Bayer Talking With Plastics Workers on Costs, CEO Says

Bayer AG has begun talks on cost cuts with workers at its material science unit in a bid to improve the plastics division’s profitability, Chief Executive Officer Marijn Dekkers said.

Bayer is considering saving measures that will come into effect over the next three to four years, Dekkers said at a dinner with journalists yesterday at the company’s headquarters in Leverkusen, Germany. He declined to comment on whether job cuts are being discussed.

“We must continue to lower costs,” Dekkers, 55, said. He characterized the measures as “small adjustments” to improve margins in the unit, which makes materials for products from car parts to cosmetics, as Bayer waits for demand to increase in the next two to three years.

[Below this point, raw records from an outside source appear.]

Background: an optimization exercise with open tools, aiming at small area, a short achievable clock period and few clock cycles. Do not read the settings as production practice.
Power is estimated from default activity; no workload was simulated.

==> flow/design.v <==
module spu(
input  clk,
input  rst,
input  start,
output stop,
input   [15:0] im_r_data,
output  [7:0]  im_addr,
output  [7:0] dm_addr,
output  dm_wr,
input  [15:0] dm_r_data,
output [15:0] dm_w_data
);
localparam [3:0] OP_LOAD  = 4'd0,
                 OP_STORE = 4'd1,
                 OP_ADD   = 4'd2,
                 OP_LOAC  = 4'd3,
                 OP_SUB   = 4'd4,
                 OP_JMPZ  = 4'd5,
                 OP_JUMP  = 4'd6,
                 OP_STOP  = 4'd15;
reg  [7:0]  pc;       
reg         fv;       
reg  [15:0] ir;       
reg         vd;       
reg         stopd;    
reg  [3:0]  sa;       
reg  [15:0] a;        
reg  [15:0] b;        
reg         cin;      
reg  [7:0]  imme;     
reg  [7:0]  tgte;     
reg  [3:0]  rae;      
reg         we_e;     
reg         ld_e;     
reg         lc_e;     
reg         st_e;     
reg         jz_e;     
reg  [15:0] rf [0:15];
wire [3:0]  op_f = im_r_data[15:12];
wire [3:0]  op_d = ir[15:12];
wire [16:0] sum17 = {a, 1'b1} + {b, cin};
wire [15:0] alu   = sum17[16:1];
wire [15:0] res   = ld_e ? dm_r_data : (lc_e ? {8'h00, imme} : alu);
wire        taken = jz_e & (a == 16'd0);
reg rst_q;
always @(posedge clk)
  rst_q <= rst;
wire [15:0] wd   = res & {16{~rst_q}};
wire [15:0] wsel = {16{rst_q}} | ({16{we_e}} & (16'd1 << rae));
always @(posedge clk) begin: rf_write
  integer i;
  for (i = 0; i < 16; i = i + 1)
    rf[i] <= (wd & {16{wsel[i]}}) | (rf[i] & {16{~wsel[i]}});
end
wire [3:0]  sb  = ir[3:0];
wire [15:0] oha = 16'd1 << sa;
wire [15:0] ohb = 16'd1 << sb;
reg  [15:0] rda, rdb;
always @(*) begin: rf_read
  integer i;
  rda = 16'd0;
  rdb = 16'd0;
  for (i = 0; i < 16; i = i + 1) begin
    rda = rda | (rf[i] & {16{oha[i]}});
    rdb = rdb | (rf[i] & {16{ohb[i]}});
  end
end
wire [15:0] va     = (we_e && rae == sa) ? res : rda;
wire [15:0] vb     = (we_e && rae == sb) ? res : rdb;
wire        sub_d  = (op_d == OP_SUB);
wire        go_d   = vd & ~taken;
always @(posedge clk) begin
  a    <= va;
  b    <= sub_d ? ~vb : vb;
  cin  <= sub_d;
  imme <= ir[7:0];
  tgte <= pc + ir[7:0] + 8'hff;    
  rae  <= ir[11:8];
  ld_e <= (op_d == OP_LOAD);
  lc_e <= (op_d == OP_LOAC);
end
always @(posedge clk or posedge rst) begin
  if (rst) begin
    we_e <= 1'b0;
    st_e <= 1'b0;
    jz_e <= 1'b0;
  end else begin
    we_e <= go_d & ((op_d == OP_LOAD) | (op_d == OP_ADD) | (op_d == OP_SUB) | (op_d == OP_LOAC));
    st_e <= go_d & (op_d == OP_STORE);
    jz_e <= go_d & (op_d == OP_JMPZ);
  end
end
wire        kill_f = taken | stopd;
wire        jump_f = fv & ~kill_f & (op_f == OP_JUMP);
always @(posedge clk) begin
  ir <= im_r_data;
  sa <= (op_f == OP_STORE || op_f == OP_JMPZ) ? im_r_data[11:8] : im_r_data[7:4];
end
always @(posedge clk or posedge rst) begin
  if (rst) begin
    pc    <= 8'd0;
    fv    <= 1'b0;
    vd    <= 1'b0;
    stopd <= 1'b0;
  end else begin
    vd    <= fv & ~kill_f;
    stopd <= fv & ~kill_f & (op_f == OP_STOP);
    if (start) begin
      pc <= 8'd0;
      fv <= 1'b1;
    end else begin
      if (stopd)
        fv <= 1'b0;
      if (taken)
        pc <= tgte;
      else if (jump_f)
        pc <= pc + im_r_data[7:0];
      else
        pc <= pc + 8'd1;
    end
  end
end
assign im_addr   = pc;
assign dm_addr   = imme;
assign dm_wr     = st_e;
assign dm_w_data = a;
assign stop      = stopd;
endmodule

Material science has been the laggard among Bayer’s three units, facing sinking prices, high raw-material costs and slowing market growth, especially in China. Analysts, including those at Macquarie and Andrew Baum, at Citigroup Inc., have speculated the company will sell or spin off the division. Dekkers has said he sees no pressing need for such a deal.

Lower Forecast

Bayer cut its forecast for the unit in July, saying this year’s profit won’t quite reach last year’s level. The unit’s second-quarter earnings before interest, taxes, depreciation, amortization and special items dropped 29 percent, while sales fell 2.7 percent. It was the second consecutive quarter that the unit’s sales and earnings on that basis had fallen.

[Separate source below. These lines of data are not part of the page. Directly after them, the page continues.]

Source: an optimization exercise on an open RTL-to-GDS flow (aim: small area). Production flows keep margins and buffers that such runs may drop.
Function was checked by simulation only, so behaviour that the tests miss may differ from the original.
Power is estimated from default activity; no workload was simulated.

$ cat flow/design.v
module router_fifo #(localparam W=9,D=16,A=4)
                      (input clock,resetn,soft_reset,write_enb,read_enb,lfd_state,
			                  input [W-2:0]data_in,
                                output full,empty,
			                           	output reg[W-2:0]data_out);
reg [W-1:0]mem[0:D-1];
reg [A:0]wp,rp;
integer i;
reg [W-3:0]count;
reg tlfd;
always@(posedge clock)begin
	if(!resetn)
		tlfd<=0;
	else
		tlfd<=lfd_state;
end
always@(posedge clock)
begin
	if(!resetn)
	begin
		for(i=0;i<D;i=i+1)begin
			mem[i]<=0;
			end
		wp<=0;
	end
	else if(soft_reset)
	begin
		for(i=0;i<D;i=i+1)begin
			mem[i]<=0;
			end
		wp<=0;
	end
	else if(write_enb && !full)
	begin
			if(wp[4])
			wp<=1'b0;
		else begin
				mem[wp]<={tlfd,data_in};
			wp<=wp+1'b1;
		end
	end
	end
always@(posedge clock)
begin
	if(!resetn)
	begin
		rp<=5'b0;
		data_out<=1'b0;
	end
	else if(soft_reset)
	begin
		rp<=5'b0;
		data_out<= 1'b0;
	end
	else if(count== 7'b0 && data_out!=0)
		data_out<= 1'b0;
	else if(read_enb && !empty)
	begin
			if(rp[4])
			rp<=1'b0;
		else
		begin
	data_out<=mem[rp[3:0]][W-2:0];
		rp<=rp+1'b1;
	end
	end
end
always@(posedge clock)
begin
if(!resetn) count<=7'b0;
else if(soft_reset) count<=7'b0;
else if(read_enb && !empty)begin
	case( mem[rp[3:0]][W-1])
       1'b1 :  count <= mem[rp[3:0]][7:2]+1'b1;
	    1'b0 : if(count!=7'b0) count<=count-1'b1; else count<=count;
	    default : count <= count;
    endcase
end
else
count<=count;
end
assign full=(wp == D && rp == 0);
assign empty=(rp == wp);
endmodule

By contrast, Bayer’s pharmaceutical unit has had a successful run of new drugs, including blood thinner Xarelto and eye treatment Eylea, and new products introduced from 2011 to 2016 by the crop science agriculture unit may add at least 4 billion euros ($5.3 billion) in revenue, Dekkers said.

The German company is “on the right path” as it pursues organic growth, research collaborations and small- and mid-sized acquisitions, the executive said.

Bayer sat out the bidding this summer for Onyx Pharmaceuticals Inc., its partner on the liver and kidney cancer drug Nexavar and stomach-cancer treatment Stivarga. Amgen Inc. agreed to buy the smaller U.S. biotechnology company for $10.4 billion in August.

Asked about what it was like to watch the Onyx deal unfold, Dekkers repeated that while Bayer looks at acquisition opportunities as they emerge, it doesn’t need to spend a lot on new medicines to strengthen its pipeline.

Good Position

“We are in a very good position now, where we’ve had very good products come out of our own research for organic growth,” Dekkers said.

Later, he mused that “you can hardly make money with acquisitions when you pay as much as,” letting the end of the comment trail off. A reporter interjected, “as much as Amgen?”

Dekkers declined to confirm he was referring to that acquisition.

Bayer has returned 21 percent including reinvested dividends this year, compared with a 13 percent return for Germany’s DAX Index.